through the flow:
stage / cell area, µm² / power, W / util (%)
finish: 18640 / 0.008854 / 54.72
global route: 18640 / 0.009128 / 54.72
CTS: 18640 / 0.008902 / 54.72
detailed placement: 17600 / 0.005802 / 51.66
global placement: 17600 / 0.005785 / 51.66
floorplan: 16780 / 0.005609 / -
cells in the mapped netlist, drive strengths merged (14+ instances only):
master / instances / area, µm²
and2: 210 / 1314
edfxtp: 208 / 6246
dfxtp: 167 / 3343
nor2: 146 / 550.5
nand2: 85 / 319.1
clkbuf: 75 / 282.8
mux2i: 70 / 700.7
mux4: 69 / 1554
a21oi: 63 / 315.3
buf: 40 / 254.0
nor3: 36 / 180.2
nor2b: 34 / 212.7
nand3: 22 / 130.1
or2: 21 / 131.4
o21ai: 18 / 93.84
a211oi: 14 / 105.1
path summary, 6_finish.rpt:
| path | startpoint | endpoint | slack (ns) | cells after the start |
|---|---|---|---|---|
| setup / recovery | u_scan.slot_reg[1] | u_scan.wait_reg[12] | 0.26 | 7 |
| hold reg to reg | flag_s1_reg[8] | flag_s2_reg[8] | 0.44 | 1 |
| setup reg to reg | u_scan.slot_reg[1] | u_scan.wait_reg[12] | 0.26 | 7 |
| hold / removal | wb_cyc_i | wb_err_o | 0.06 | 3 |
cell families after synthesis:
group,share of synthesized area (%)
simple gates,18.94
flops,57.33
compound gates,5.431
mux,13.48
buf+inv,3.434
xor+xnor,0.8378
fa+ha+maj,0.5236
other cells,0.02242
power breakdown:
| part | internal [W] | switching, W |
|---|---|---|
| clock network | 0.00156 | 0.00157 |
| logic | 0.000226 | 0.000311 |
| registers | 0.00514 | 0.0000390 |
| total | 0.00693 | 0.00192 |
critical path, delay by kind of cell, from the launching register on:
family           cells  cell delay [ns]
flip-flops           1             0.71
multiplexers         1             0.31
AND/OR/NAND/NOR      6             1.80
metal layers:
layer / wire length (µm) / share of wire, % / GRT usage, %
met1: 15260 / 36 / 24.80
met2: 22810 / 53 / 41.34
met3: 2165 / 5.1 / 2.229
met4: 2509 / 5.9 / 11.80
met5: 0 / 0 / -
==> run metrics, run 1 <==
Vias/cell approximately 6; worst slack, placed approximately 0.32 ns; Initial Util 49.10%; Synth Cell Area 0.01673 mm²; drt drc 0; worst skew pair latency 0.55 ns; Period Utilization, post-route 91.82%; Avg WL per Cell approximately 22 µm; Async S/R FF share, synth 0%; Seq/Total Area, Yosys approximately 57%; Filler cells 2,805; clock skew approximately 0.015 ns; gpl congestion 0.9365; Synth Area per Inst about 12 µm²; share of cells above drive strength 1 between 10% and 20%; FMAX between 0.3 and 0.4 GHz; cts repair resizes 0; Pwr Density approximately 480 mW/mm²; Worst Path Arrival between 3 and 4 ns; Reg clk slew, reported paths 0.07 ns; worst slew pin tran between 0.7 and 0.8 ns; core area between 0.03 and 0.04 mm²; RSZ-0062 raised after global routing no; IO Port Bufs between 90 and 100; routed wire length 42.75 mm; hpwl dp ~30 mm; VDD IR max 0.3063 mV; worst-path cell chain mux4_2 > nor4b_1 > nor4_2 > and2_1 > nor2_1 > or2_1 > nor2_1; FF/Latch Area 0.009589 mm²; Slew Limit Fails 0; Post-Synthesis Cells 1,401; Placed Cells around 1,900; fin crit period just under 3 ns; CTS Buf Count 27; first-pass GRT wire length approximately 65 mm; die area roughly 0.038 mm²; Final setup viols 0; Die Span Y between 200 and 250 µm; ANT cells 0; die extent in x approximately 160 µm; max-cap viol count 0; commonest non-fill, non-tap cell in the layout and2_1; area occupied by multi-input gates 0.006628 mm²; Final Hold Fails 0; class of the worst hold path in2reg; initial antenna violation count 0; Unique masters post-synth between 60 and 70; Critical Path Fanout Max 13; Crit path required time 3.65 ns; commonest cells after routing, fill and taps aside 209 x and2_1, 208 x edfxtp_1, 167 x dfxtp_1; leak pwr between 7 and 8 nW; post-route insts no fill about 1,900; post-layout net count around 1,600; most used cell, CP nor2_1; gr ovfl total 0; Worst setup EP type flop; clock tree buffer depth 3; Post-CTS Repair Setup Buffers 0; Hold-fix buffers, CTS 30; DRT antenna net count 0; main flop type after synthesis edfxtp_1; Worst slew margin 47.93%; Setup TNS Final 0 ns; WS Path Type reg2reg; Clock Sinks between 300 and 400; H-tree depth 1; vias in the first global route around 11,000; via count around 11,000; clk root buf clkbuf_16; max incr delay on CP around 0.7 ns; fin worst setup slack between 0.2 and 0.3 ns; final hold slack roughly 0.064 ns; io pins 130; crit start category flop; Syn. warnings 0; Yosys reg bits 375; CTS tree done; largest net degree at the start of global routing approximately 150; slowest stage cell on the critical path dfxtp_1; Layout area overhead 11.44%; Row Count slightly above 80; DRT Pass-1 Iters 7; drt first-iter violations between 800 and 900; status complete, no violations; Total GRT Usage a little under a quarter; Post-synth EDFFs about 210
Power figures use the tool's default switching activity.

> YOUR GOAL: Reproduce exactly the lines of the records above from the one with "switching, W |" to the one with "run metrics, run", both included, and leave out everything else.

> RESPONSE TO THIS TASK:
| part | internal [W] | switching, W |
|---|---|---|
| clock network | 0.00156 | 0.00157 |
| logic | 0.000226 | 0.000311 |
| registers | 0.00514 | 0.0000390 |
| total | 0.00693 | 0.00192 |
critical path, delay by kind of cell, from the launching register on:
family           cells  cell delay [ns]
flip-flops           1             0.71
multiplexers         1             0.31
AND/OR/NAND/NOR      6             1.80
metal layers:
layer / wire length (µm) / share of wire, % / GRT usage, %
met1: 15260 / 36 / 24.80
met2: 22810 / 53 / 41.34
met3: 2165 / 5.1 / 2.229
met4: 2509 / 5.9 / 11.80
met5: 0 / 0 / -
==> run metrics, run 1 <==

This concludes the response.